Centrality in Protein Structure Networks and Molecular Dynamics

Abstract

Tridimensional protein structures can be analyzed as graphs (Protein Structure Networks). On this analysis, the protein amino acid residues are the vertex of the network and both covalent and non-covalent interactions between residues are the edges. Therefore, this approach allows a global analysis of thousands of interactions responsible for keeping the structure of a protein, determining its function and properties. The analysis of protein structures as graphs allows the calculation of measurements called centrality, which relates to the relevance of an amino acid residue amongst the assembly of interactions of the protein structure, therefore, it is possible to estimate the importance of the amino acid residues for the protein properties. Residues involved in allosteric signaling, catalytic activity and thermostability were identified through this approach. Usually, the Protein Structure Networks are built from contact maps, conceived based on crystallographic structures.

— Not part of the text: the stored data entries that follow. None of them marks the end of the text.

==> inputs of trial 49 <==
==> flow/design.v (excerpt) <==
module convolution_stage2 (
          in1,
          in2,
          in3,
          in4,
          in5,
          in6,
          in7,
          in8,
          clk,
          rst,
          start,
          conv_out
  );
input [99:0] in1, in2, in3, in4, in5, in6, in7, in8;
input         clk, rst, start;
output reg [7:0] conv_out;
wire  [3:0]  in1_1, in1_2, in1_3, in1_4, in1_5, in1_6, in1_7, in1_8, in1_9, in1_10, in1_11, in1_12, in1_13;
wire [3:0]   in1_14, in1_15, in1_16, in1_17, in1_18, in1_19, in1_20, in1_21, in1_22, in1_23, in1_24, in1_25;
wire  [3:0]  in2_1, in2_2, in2_3, in2_4, in2_5, in2_6, in2_7, in2_8, in2_9, in2_10, in2_11, in2_12, in2_13;
wire [3:0]   in2_14, in2_15, in2_16, in2_17, in2_18, in2_19, in2_20, in2_21, in2_22, in2_23, in2_24, in2_25;
wire  [3:0]  in3_1, in3_2, in3_3, in3_4, in3_5, in3_6, in3_7, in3_8, in3_9, in3_10, in3_11, in3_12, in3_13;
wire [3:0]   in3_14, in3_15, in3_16, in3_17, in3_18, in3_19, in3_20, in3_21, in3_22, in3_23, in3_24, in3_25;
wire  [3:0]  in4_1, in4_2, in4_3, in4_4, in4_5, in4_6, in4_7, in4_8, in4_9, in4_10, in4_11, in4_12, in4_13;
wire [3:0]   in4_14, in4_15, in4_16, in4_17, in4_18, in4_19, in4_20, in4_21, in4_22, in4_23, in4_24, in4_25;
wire  [3:0]  in5_1, in5_2, in5_3, in5_4, in5_5, in5_6, in5_7, in5_8, in5_9, in5_10, in5_11, in5_12, in5_13;
wire [3:0]   in5_14, in5_15, in5_16, in5_17, in5_18, in5_19, in5_20, in5_21, in5_22, in5_23, in5_24, in5_25;
wire  [3:0]  in6_1, in6_2, in6_3, in6_4, in6_5, in6_6, in6_7, in6_8, in6_9, in6_10, in6_11, in6_12, in6_13;
wire [3:0]   in6_14, in6_15, in6_16, in6_17, in6_18, in6_19, in6_20, in6_21, in6_22, in6_23, in6_24, in6_25;
wire  [3:0]  in7_1, in7_2, in7_3, in7_4, in7_5, in7_6, in7_7, in7_8, in7_9, in7_10, in7_11, in7_12, in7_13;
wire [3:0]   in7_14, in7_15, in7_16, in7_17, in7_18, in7_19, in7_20, in7_21, in7_22, in7_23, in7_24, in7_25;
wire  [3:0]  in8_1, in8_2, in8_3, in8_4, in8_5, in8_6, in8_7, in8_8, in8_9, in8_10, in8_11, in8_12, in8_13;
wire [3:0]   in8_14, in8_15, in8_16, in8_17, in8_18, in8_19, in8_20, in8_21, in8_22, in8_23, in8_24, in8_25;
wire [8:0]   sum1, sum2, sum3, sum4;
  ...
Settings: LEC_CHECK=0, ABC_AREA=1, CAP_MARGIN=20, CELL_PAD_IN_SITES_GLOBAL_PLACEMENT=3, CORE_ASPECT_RATIO=1.43, CORE_MARGIN=2, CORE_UTILIZATION=60, GPL_ROUTABILITY_DRIVEN=0, GPL_TIMING_DRIVEN=1, MAX_ROUTING_LAYER=met4, MIN_ROUTING_LAYER=met2, PLACE_DENSITY=0.49, SETUP_SLACK_MARGIN=-0.19, SLEW_MARGIN=25, TNS_END_PERCENT=95; clock period 14.5 ns.
run.sh (not shown) runs the stock make flow with config.mk's settings and CLKGATE_MAP_FILE=.
==> build 38 (differences from trial 49) <==
ABC_AREA = 0   (was 1)
CELL_PAD_IN_SITES_GLOBAL_PLACEMENT = not set   (was 3)
CORE_UTILIZATION = 70   (was 60)
MAX_ROUTING_LAYER = met5   (was met4)
MIN_ROUTING_LAYER = not set   (was met2)
PLACE_DENSITY = 0.67   (was 0.49)
SETUP_SLACK_MARGIN = 1.91   (was -0.19)
==> flow/constraint.sdc (replaced) <==
create_clock -name core_clock -period 10.2 [get_ports {clk}]
set_input_delay 2.0400 -clock core_clock [delete_from_list [all_inputs] [get_ports {clk}]]
set_output_delay 2.0400 -clock core_clock [all_outputs]
set_load 0.01 [all_outputs]
==> impl_metrics.tcl <==
# yosys + openroad results
set metrics [dict create \
    yosys.area_share.aoi_pct 6.29 \
    syn_area_per_cell_um2 8.67 \
    stop_stage "global routing" \
    core_um2 89000 \
    most_common_cell "ha_1" \
    ys_seq_share_pct 0.255 \
    common_cells "ha_1, inv_1, and3_1" \
    fp-utilization_pct 70.6 \
    synth.top_cell.area_share_pct 31.6 \
    stop_error "[ERROR GRT-0232] Routing congestion too high. Check the congestion heatmap in the GUI." \
    status "stopped before the end" \
    dieWidth_um 255 \
    ys_sh_simple_pct 19.6 \
]
# the run above: build 38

However, in solution the protein structure is dynamic because of the thermic energy and collision with other molecules. Ergo, changes on the noncovalent bonds between amino acid residues are expected and consequently changing the Structure Network in function of time. Therefore, the analysis of protein molecular dynamics by representation in networks may reveal residues or sets of residues that are transiently relevant for protein function. Therefore, the purpose of this project is to simulate the molecular dynamics of a protein (Sfbetagli, 5CG0), followed by the analysis of residue centralities and its hypothetical correlation. In conclusion, through this unprecedented approach, we can deepen our knowledge regarding the relationship between structure and function in proteins.